Wednesday, June 15, 2011

British Airways has my heart and my frequent flyer miles....

Can I just say that British Airways is snatching wigs and taking names from all the other airlines left and right! (translation: they are fierce and just leaving the other airlines in their dust). I would pretty much liken them to the most epic wig-snatching of all time. See below. 
I say this because I haven't had such a good flight in a long time. I usually fly United, but its really not the same. United has a tendancy to annoy me, whether its their lackluster service or their facilities. Like the time when I got sick on the plane, and the flight attendant just gave me a "sorry 'bout it" half-second glance and moved on. Or the time when my entertainment for the lovely 9 hour flight was broken, and the other flight attendant give me the same "sorry 'bout it" look (no offer to move to me to the empty seats), before coming back to offer me a bevy of alcoholic beverages...because that would fix my broken apparatus (note the sarcasm. Listen lady, i'll survive. My life is not that bad).

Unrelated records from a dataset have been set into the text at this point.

===== src/rtl/keypad_scanner.sv =====
// Matrix keypad scanner: drives one column at a time, debounces whole scan frames and
// reports press, release, multi-key and optional auto-repeat events with a binary key code.
module keypad_scanner #(
  parameter int N_ROWS       = 4,
  parameter int N_COLS       = 4,
  parameter int SCAN_DIV     = 1000,
  parameter int DEBOUNCE     = 4,
  parameter bit ACTIVE_LOW   = 1'b1,
  parameter bit REPEAT_EN    = 1'b0,
  parameter int REPEAT_DELAY = 32,
  parameter int REPEAT_RATE  = 8,
  localparam int CW = (N_ROWS * N_COLS > 1) ? $clog2(N_ROWS * N_COLS) : 1
) (
  input  logic              clk,
  input  logic              rst,
  input  logic [N_ROWS-1:0] rows,
  output logic [N_COLS-1:0] cols,
  output logic [CW-1:0]     key_code,
  output logic              key_valid,
  output logic              key_release,
  output logic              key_held,
  output logic              key_multi
);

  localparam int DW   = (SCAN_DIV > 1) ? $clog2(SCAN_DIV) : 1;
  localparam int COLW = $clog2(N_COLS);
  localparam int MW   = $clog2(DEBOUNCE + 1);
  localparam int RMAX = (REPEAT_DELAY > REPEAT_RATE) ? REPEAT_DELAY : REPEAT_RATE;
  localparam int RW   = $clog2(RMAX + 1);

  typedef enum logic [1:0] {K_NONE, K_SINGLE, K_MULTI} kind_e;

  typedef struct packed {
    kind_e           kind;
    logic [CW-1:0]   code;
  } result_t;

  logic [N_ROWS-1:0] sync1, sync2, hits;
  logic [DW-1:0]     div;
  logic [COLW-1:0]   col;
  logic              sample, frame_end;

  result_t           acc, merged, cand, cand_d;
  logic [MW-1:0]     match_cnt, match_d;
  logic              same, differs, accept;

  kind_e             col_kind;
  logic [CW-1:0]     col_code;

  kind_e             state, state_d;
  logic [CW-1:0]     code_q, code_d;
  logic              valid_q, valid_d, release_q, release_d;
  logic [RW-1:0]     rpt, rpt_d;
  logic              rpt_phase, rpt_phase_d;

  // Everything downstream of the synchroniser sees a pressed key as 1.
  assign hits      = ACTIVE_LOW ? ~sync2 : sync2;
  assign sample    = (div == DW'(SCAN_DIV - 1));
  assign frame_end = sample && (col == COLW'(N_COLS - 1));

  // NOTE: every variable assigned in always_comb gets a default first so no latch is inferred.
  always_comb begin
    col_kind = K_NONE;
    col_code = '0;
    // Walking rows downwards leaves the lowest pressed row's code behind.
    for (int r = N_ROWS - 1; r >= 0; r--) begin
      if (hits[r]) begin
        col_kind = (col_kind == K_NONE) ? K_SINGLE : K_MULTI;
        col_code = CW'(r * N_COLS) + CW'(col);
      end
    end

    merged = acc;
    if (col_kind != K_NONE) begin
      if (acc.kind == K_NONE) begin
        merged.kind = col_kind;
        merged.code = col_code;
      end else begin
        merged.kind = K_MULTI;
        if (col_code < acc.code) merged.code = col_code;
      end
    end
  end

  // A MULTI result matches any other MULTI; the tracked lowest code is informational only.
  always_comb begin
    same    = (merged.kind == cand.kind) &&
              ((merged.kind != K_SINGLE) || (merged.code == cand.code));
    cand_d  = merged;
    match_d = same ? ((match_cnt == MW'(DEBOUNCE)) ? match_cnt : match_cnt + MW'(1))
                   : MW'(1);
    differs = (cand_d.kind != state) ||
              ((cand_d.kind == K_SINGLE) && (cand_d.code != code_q));
    accept  = frame_end && (match_d == MW'(DEBOUNCE)) && differs;
  end

  // NOTE: sequential state is written with non-blocking assignments only.
  always_ff @(posedge clk) begin
    if (rst) begin
      sync1     <= {N_ROWS{ACTIVE_LOW}};
      sync2     <= {N_ROWS{ACTIVE_LOW}};
      div       <= '0;
      col       <= '0;
      acc       <= '0;
      cand      <= '0;
      match_cnt <= '0;
    end else begin
      sync1 <= rows;
      sync2 <= sync1;
      if (sample) begin
        div <= '0;
        col <= (col == COLW'(N_COLS - 1)) ? '0 : col + COLW'(1);
        acc <= frame_end ? '0 : merged;
      end else begin
        div <= div + DW'(1);
      end
      if (frame_end) begin
        cand      <= cand_d;
        match_cnt <= match_d;
      end
    end
  end

  always_comb begin
    state_d     = state;
    code_d      = code_q;
    valid_d     = 1'b0;
    release_d   = 1'b0;
    rpt_d       = rpt;
    rpt_phase_d = rpt_phase;
    if (accept) begin
      state_d   = cand_d.kind;
      release_d = (state == K_SINGLE);
      if (cand_d.kind == K_SINGLE) begin
        code_d      = cand_d.code;
        valid_d     = 1'b1;
        rpt_d       = '0;
        rpt_phase_d = 1'b0;
      end
    end else if (REPEAT_EN && frame_end && (state == K_SINGLE)) begin
      // rpt counts frames since entry until the first repeat, then frames since the last one.
      rpt_d = rpt + RW'(1);
      if ((!rpt_phase && (rpt_d == RW'(REPEAT_DELAY))) ||
          ( rpt_phase && (rpt_d == RW'(REPEAT_RATE)))) begin
        valid_d     = 1'b1;
        rpt_d       = '0;
        rpt_phase_d = 1'b1;
      end
    end
  end

  always_ff @(posedge clk) begin
    if (rst) begin
      state     <= K_NONE;
      code_q    <= '0;
      valid_q   <= 1'b0;
      release_q <= 1'b0;
      rpt       <= '0;
      rpt_phase <= 1'b0;
    end else begin
      state     <= state_d;
      code_q    <= code_d;
      valid_q   <= valid_d;
      release_q <= release_d;
      rpt       <= rpt_d;
      rpt_phase <= rpt_phase_d;
    end
  end

  logic [N_COLS-1:0] col_onehot;
  assign col_onehot  = {{(N_COLS-1){1'b0}}, 1'b1} << col;
  assign cols        = ACTIVE_LOW ? ~col_onehot : col_onehot;
  assign key_code    = code_q;
  assign key_valid   = valid_q;
  assign key_release = release_q;
  assign key_held    = (state == K_SINGLE);
  assign key_multi   = (state == K_MULTI);

endmodule
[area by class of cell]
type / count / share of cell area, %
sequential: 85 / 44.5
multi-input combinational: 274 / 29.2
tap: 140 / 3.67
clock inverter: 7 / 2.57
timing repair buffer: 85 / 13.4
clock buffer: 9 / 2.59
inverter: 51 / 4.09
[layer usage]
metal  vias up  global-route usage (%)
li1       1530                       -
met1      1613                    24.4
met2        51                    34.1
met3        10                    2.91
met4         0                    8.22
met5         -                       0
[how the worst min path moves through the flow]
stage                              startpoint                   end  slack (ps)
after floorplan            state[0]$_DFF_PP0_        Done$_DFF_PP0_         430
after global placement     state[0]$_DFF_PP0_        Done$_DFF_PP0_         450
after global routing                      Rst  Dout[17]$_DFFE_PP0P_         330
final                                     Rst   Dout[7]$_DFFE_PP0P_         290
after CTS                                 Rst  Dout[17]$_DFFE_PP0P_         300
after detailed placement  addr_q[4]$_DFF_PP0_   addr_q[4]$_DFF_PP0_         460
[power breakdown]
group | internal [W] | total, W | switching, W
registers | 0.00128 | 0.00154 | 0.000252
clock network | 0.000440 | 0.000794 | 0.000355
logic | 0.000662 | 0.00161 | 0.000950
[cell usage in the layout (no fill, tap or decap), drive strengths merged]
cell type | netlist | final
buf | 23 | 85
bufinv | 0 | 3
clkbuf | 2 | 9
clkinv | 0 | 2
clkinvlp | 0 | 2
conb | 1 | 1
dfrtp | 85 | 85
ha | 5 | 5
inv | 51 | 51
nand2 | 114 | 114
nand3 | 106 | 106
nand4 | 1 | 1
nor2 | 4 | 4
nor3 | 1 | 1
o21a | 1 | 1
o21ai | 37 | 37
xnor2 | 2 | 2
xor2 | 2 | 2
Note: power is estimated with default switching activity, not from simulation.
### src/rtl/clk_enable_prog.sv
// rtl/clk_enable_prog.sv - programmable one-cycle enable strobe, continuous or counted burst
module clk_enable_prog #(
  parameter int CNT_W   = 4,
  parameter int BURST_W = 8,
  parameter int DEF_DIV = 4
) (
  input  logic             iClk,
  input  logic             iRst,
  clk_enable_prog_if.slave bus
);

  localparam logic [CNT_W-1:0] DEF_DIV_C = CNT_W'(DEF_DIV);

  typedef enum logic [1:0] {
    S_IDLE   = 2'd0,
    S_RUN    = 2'd1,
    S_FINISH = 2'd2
  } state_t;

  state_t             r_state;
  state_t             w_state_nx;
  logic [CNT_W-1:0]   rCnt;
  logic [CNT_W-1:0]   rDivSh;
  logic [CNT_W-1:0]   rDivAct;
  logic [BURST_W-1:0] rLeft;
  logic               rMode;

  logic [CNT_W-1:0]   w_cnt_nx;
  logic [CNT_W-1:0]   w_div_act_nx;
  logic [BURST_W-1:0] w_left_nx;
  logic               w_mode_nx;
  logic [CNT_W-1:0]   w_div_sel;
  logic               w_wrap;

  // A write landing on a wrap or start bypasses the shadow so it takes effect at once.
  assign w_div_sel = bus.iDivWr ? bus.iDiv : rDivSh;
  assign w_wrap    = (rCnt == rDivAct);

  always_comb begin
    w_state_nx   = r_state;
    w_cnt_nx     = rCnt;
    w_div_act_nx = rDivAct;
    w_left_nx    = rLeft;
    w_mode_nx    = rMode;
    case (r_state)
      S_IDLE: begin
        if (bus.iStart && !bus.iStop) begin
          w_cnt_nx     = '0;
          w_div_act_nx = w_div_sel;
          w_mode_nx    = bus.iMode;
          w_left_nx    = bus.iBurstLen;
          w_state_nx   = (bus.iMode && (bus.iBurstLen == '0)) ? S_FINISH : S_RUN;
        end
      end
      S_RUN: begin
        if (bus.iStop) begin
          w_state_nx = S_IDLE;
          w_cnt_nx   = '0;
        end else if (w_wrap) begin
          w_cnt_nx     = '0;
          w_div_act_nx = w_div_sel;
          if (rMode) begin
            w_left_nx = rLeft - BURST_W'(1);
            if (rLeft == BURST_W'(1)) begin
              w_state_nx = S_FINISH;
            end
          end
        end else begin
          w_cnt_nx = rCnt + CNT_W'(1);
        end
      end
      S_FINISH: begin
        w_state_nx = S_IDLE;
      end
      default: begin
        w_state_nx = S_IDLE;
        w_cnt_nx   = '0;
      end
    endcase
  end

  always_ff @(posedge iClk or posedge iRst) begin
    if (iRst) begin
      r_state <= S_IDLE;
      rCnt    <= '0;
      rDivSh  <= DEF_DIV_C;
      rDivAct <= DEF_DIV_C;
      rLeft   <= '0;
      rMode   <= 1'b0;
    end else begin
      r_state <= w_state_nx;
      rCnt    <= w_cnt_nx;
      rDivAct <= w_div_act_nx;
      rLeft   <= w_left_nx;
      rMode   <= w_mode_nx;
      if (bus.iDivWr) begin
        rDivSh <= bus.iDiv;
      end
    end
  end

  assign bus.oEnable = (r_state == S_RUN) && w_wrap;
  assign bus.oBusy   = (r_state == S_RUN);
  assign bus.oDone   = (r_state == S_FINISH);
  assign bus.oCnt    = rCnt;

endmodule
`src/rtl/pdm_pkg.sv`:
```
// Shared definitions for the PDM microphone controller.
//   pdm_state_e : controller state encoding
//   cnt_width() : counter width needed to hold 0..n-1 (never less than 1)
package pdm_pkg;

    typedef enum logic [1:0] {
        ST_IDLE    = 2'd0,
        ST_WARMUP  = 2'd1,
        ST_CAPTURE = 2'd2,
        ST_DRAIN   = 2'd3
    } pdm_state_e;

    function automatic int cnt_width(input int n);
        return (n > 1) ? $clog2(n) : 1;
    endfunction

endpackage

```
`src/rtl/pdm_clk_div.sv`:
```
// Microphone clock divider with single-cycle edge strobes.
//   clk     : system clock
//   reset_n : synchronous active-low reset
//   run     : divider enable; low holds the counter and mic_clk cleared
//   mic_clk : divided clock, period 2*HALF system cycles
//   rise    : one-cycle pulse coincident with mic_clk going 0->1
//   fall    : one-cycle pulse coincident with mic_clk going 1->0
module pdm_clk_div
    import pdm_pkg::*;
#(
    parameter int HALF = 4
) (
    input  logic clk,
    input  logic reset_n,
    input  logic run,
    output logic mic_clk,
    output logic rise,
    output logic fall
);

    localparam int CW = cnt_width(HALF);
    localparam logic [CW-1:0] CNT_LAST = CW'(HALF - 1);

    logic [CW-1:0] cnt_q, cnt_d;
    logic          mic_clk_q, mic_clk_d;
    logic          rise_q, rise_d;
    logic          fall_q, fall_d;

    always_comb begin
        cnt_d     = '0;
        mic_clk_d = 1'b0;
        rise_d    = 1'b0;
        fall_d    = 1'b0;
        if (run) begin
            mic_clk_d = mic_clk_q;
            if (cnt_q == CNT_LAST) begin
                cnt_d     = '0;
                mic_clk_d = ~mic_clk_q;
                // strobes are registered alongside mic_clk so they line up with its edges
                rise_d    = ~mic_clk_q;
                fall_d    = mic_clk_q;
            end else begin
                cnt_d = cnt_q + 1'b1;
            end
        end
    end

    always_ff @(posedge clk) begin
        if (!reset_n) begin
            cnt_q     <= '0;
            mic_clk_q <= 1'b0;
            rise_q    <= 1'b0;
            fall_q    <= 1'b0;
        end else begin
            cnt_q     <= cnt_d;
            mic_clk_q <= mic_clk_d;
            rise_q    <= rise_d;
            fall_q    <= fall_d;
        end
    end

    assign mic_clk = mic_clk_q;
    assign rise    = rise_q;
    assign fall    = fall_q;

endmodule

```
`src/rtl/pdm_mic_ctrl.sv`:
```
// PDM microphone capture controller: generates the mic clock, discards a
// warm-up interval, packs PDM bits MSB-first into words and offers them on
// an AXI-Stream master port.
//   clk, reset_n  : system clock, synchronous active-low reset
//   enable        : level request to run capture
//   mic_data      : PDM bit from the microphone
//   mic_clk       : microphone clock
//   m_axis_*      : packed word stream (tdata / tvalid / tready)
//   overflow      : sticky, set when a completed word had to be dropped
//   busy          : high whenever the controller is not idle
//
// state      | meaning
// -----------+-----------------------------------------------------------
// ST_IDLE    | divider cleared, mic_clk low, waiting for enable
// ST_WARMUP  | mic clock running, counting rises, mic_data ignored
// ST_CAPTURE | shifting mic_data on each fall, emitting full words
// ST_DRAIN   | mic clock stopped, waiting for the pending word to be taken
module pdm_mic_ctrl
    import pdm_pkg::*;
#(
    parameter int INPUT_FREQ      = 100000000,
    parameter int OUTPUT_FREQ     = 2400000,
    parameter int WARMUP_MIC_CLKS = 24000,
    parameter int DATA_WIDTH      = 16
) (
    input  logic                  clk,
    input  logic                  reset_n,
    input  logic                  enable,
    input  logic                  mic_data,
    output logic                  mic_clk,
    output logic [DATA_WIDTH-1:0] m_axis_tdata,
    output logic                  m_axis_tvalid,
    input  logic                  m_axis_tready,
    output logic                  overflow,
    output logic                  busy
);

    localparam int CLK_DIVIDER = INPUT_FREQ / OUTPUT_FREQ;
    localparam int HALF        = CLK_DIVIDER / 2;   // must be at least 2
    localparam int WW          = cnt_width(WARMUP_MIC_CLKS);
    localparam int BW          = cnt_width(DATA_WIDTH);
    localparam logic [WW-1:0] WARM_LAST = WW'(WARMUP_MIC_CLKS - 1);
    localparam logic [BW-1:0] BIT_LAST  = BW'(DATA_WIDTH - 1);

    pdm_state_e            state_q, state_d;
    logic [WW-1:0]         warm_cnt_q, warm_cnt_d;
    logic [BW-1:0]         bit_cnt_q, bit_cnt_d;
    logic [DATA_WIDTH-2:0] shift_q, shift_d;
    logic [DATA_WIDTH-1:0] tdata_q, tdata_d;
    logic                  tvalid_q, tvalid_d;
    logic                  overflow_q, overflow_d;
    logic                  busy_q, busy_d;

    logic                  div_run, div_rise, div_fall;
    logic                  hs, word_done;
    logic [DATA_WIDTH-1:0] word;

    // Running only while both the current and next state clock the mic:
    // entry from IDLE gets one extra cycle so the first rise lands HALF
    // cycles after WARMUP starts, and leaving stops mic_clk on the very next cycle.
    assign div_run = (state_q == ST_WARMUP || state_q == ST_CAPTURE) &&
                     (state_d == ST_WARMUP || state_d == ST_CAPTURE);

    pdm_clk_div #(.HALF(HALF)) u_clk_div (
        .clk     (clk),
        .reset_n (reset_n),
        .run     (div_run),
        .mic_clk (mic_clk),
        .rise    (div_rise),
        .fall    (div_fall)
    );

    assign word = {shift_q, mic_data};
    assign hs   = tvalid_q && m_axis_tready;

    always_comb begin
        state_d    = state_q;
        warm_cnt_d = warm_cnt_q;
        bit_cnt_d  = bit_cnt_q;
        shift_d    = shift_q;
        tdata_d    = tdata_q;
        tvalid_d   = tvalid_q;
        overflow_d = overflow_q;
        word_done  = 1'b0;

        if (hs) begin
            tvalid_d = 1'b0;
        end

        case (state_q)
            ST_IDLE: begin
                if (enable) begin
                    state_d    = ST_WARMUP;
                    overflow_d = 1'b0;
                    warm_cnt_d = '0;
                    bit_cnt_d  = '0;
                end
            end
            ST_WARMUP: begin
                if (!enable) begin
                    state_d    = ST_DRAIN;
                    warm_cnt_d = '0;
                end else if (div_rise) begin
                    if (warm_cnt_q == WARM_LAST) begin
                        state_d    = ST_CAPTURE;
                        warm_cnt_d = '0;
                    end else begin
                        warm_cnt_d = warm_cnt_q + 1'b1;
                    end
                end
            end
            ST_CAPTURE: begin
                // stopping wins over a coincident fall: the partial word is dropped
                if (!enable) begin
                    state_d   = ST_DRAIN;
                    bit_cnt_d = '0;
                    shift_d   = '0;
                end else if (div_fall) begin
                    shift_d = word[DATA_WIDTH-2:0];
                    if (bit_cnt_q == BIT_LAST) begin
                        bit_cnt_d = '0;
                        word_done = 1'b1;
                    end else begin
                        bit_cnt_d = bit_cnt_q + 1'b1;
                    end
                end
            end
            ST_DRAIN: begin
                if (!tvalid_q) begin
                    state_d = ST_IDLE;
                end
            end
            default: state_d = ST_IDLE;
        endcase

        // the output slot is free if empty or being emptied this cycle
        if (word_done) begin
            if (!tvalid_q || hs) begin
                tdata_d  = word;
                tvalid_d = 1'b1;
            end else begin
                overflow_d = 1'b1;
            end
        end

        busy_d = (state_d != ST_IDLE);
    end

    always_ff @(posedge clk) begin
        if (!reset_n) begin
            state_q    <= ST_IDLE;
            warm_cnt_q <= '0;
            bit_cnt_q  <= '0;
            shift_q    <= '0;
            tdata_q    <= '0;
            tvalid_q   <= 1'b0;
            overflow_q <= 1'b0;
            busy_q     <= 1'b0;
        end else begin
            state_q    <= state_d;
            warm_cnt_q <= warm_cnt_d;
            bit_cnt_q  <= bit_cnt_d;
            shift_q    <= shift_d;
            tdata_q    <= tdata_d;
            tvalid_q   <= tvalid_d;
            overflow_q <= overflow_d;
            busy_q     <= busy_d;
        end
    end

    assign m_axis_tdata  = tdata_q;
    assign m_axis_tvalid = tvalid_q;
    assign overflow      = overflow_q;
    assign busy          = busy_q;

endmodule

```
File: config.mk
export PLATFORM = sky130hd
export DESIGN_NAME = m8_frame_serializer
export DESIGN_NICKNAME = d
export VERILOG_FILES = /design/src/rtl/m8_frame_serializer.sv
export SDC_FILE = /design/constraint.sdc
export NUM_CORES = 1
export LEC_CHECK = 0
export CORE_UTILIZATION = 60
export DETAILED_ROUTE_END_ITERATION = 10
export PLACE_DENSITY = 0.87
export SLEW_MARGIN = 30
export SYNTH_ARGS = -nofsm -noshare
export SYNTH_HDL_FRONTEND = slang
export SYNTH_SLANG_ARGS = --single-unit
export TNS_END_PERCENT = 20
File: constraint.sdc
create_clock -name clk -period 6.9 [get_ports clk]
set_input_delay 1.38 -clock clk [delete_from_list [all_inputs] [get_ports clk]]
set_output_delay 1.38 -clock clk [all_outputs]
set_load 0.01 [all_outputs]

BA just got it right, for a number of reasons:
1. They came around and offered you a newspaper when you get in your seat. I mean, I guess other airlines have them up front for you to go and grab yourself, but this just makes you feel so pampered and special...granted, it was the Daily Mail, so the journalistic integrity at times is questionable. A woman wrote a scathing essay about the shameless "publicity stunt" romantic getaways that cheating footballers have with their ever-forgiving wives. Though I've never read a sentence like " no one is fooled by the palpable chicanery of their steamy beach imbroglio" in a newspaper to that verges on being a tabloid before(not gonna lie, I had to look some of that up), the fiery and seemingly intelligent rhetoric is nicely balanced by the full size images of the footballers and their bikini clad WAGs indulging in said publicity stunt, YOU KNOW, JUST SO WE SEE THE PICTURES THAT ARE NOT SUPPOSED TO BE PAYING ANY ATTENTION TO IN THE FIRST PLACE. I love the Daily Mail.  

God save the King indeed.
2. They had some bomb-diggity movies on the flight. I didn't sleep (and still haven't slept...its about twenty four hours straight now, but i'm trying not to fall asleep until it's dark out to avoid the jet-lag) because I kept watching. The King's Speech was brilliant. I fell further in love with Colin Firth, and loved on the rest of the supporting cast (Helena Bonham Carter and Geoffrey Rush are the epitome of cool). And yeah I teared up like 4 times. I'm not usually embarrased by it (I have a lot of feelings), but since all of hipster nation was somehow on my flight, and the king and queen were seated behind me, I made sure that the tears didn't leak out of my eyeballs, in order to preserve my cool (it would have been so legit if I could have gotten like a single tear to roll down though...). Watched Black Swan next. Good movie though it was really weird. But not a good movie to watch in the dark surrounded by hipster nation. Especially when you're a jumpy girl who accidentally hits herself in the jaw when something pops out unexpectedly and then thinks that she's bleeding but cant tell truth from reality (mainly because its pitch black on the plane)...JUST LIKE IN THE MOVIE. and the freaking out commences.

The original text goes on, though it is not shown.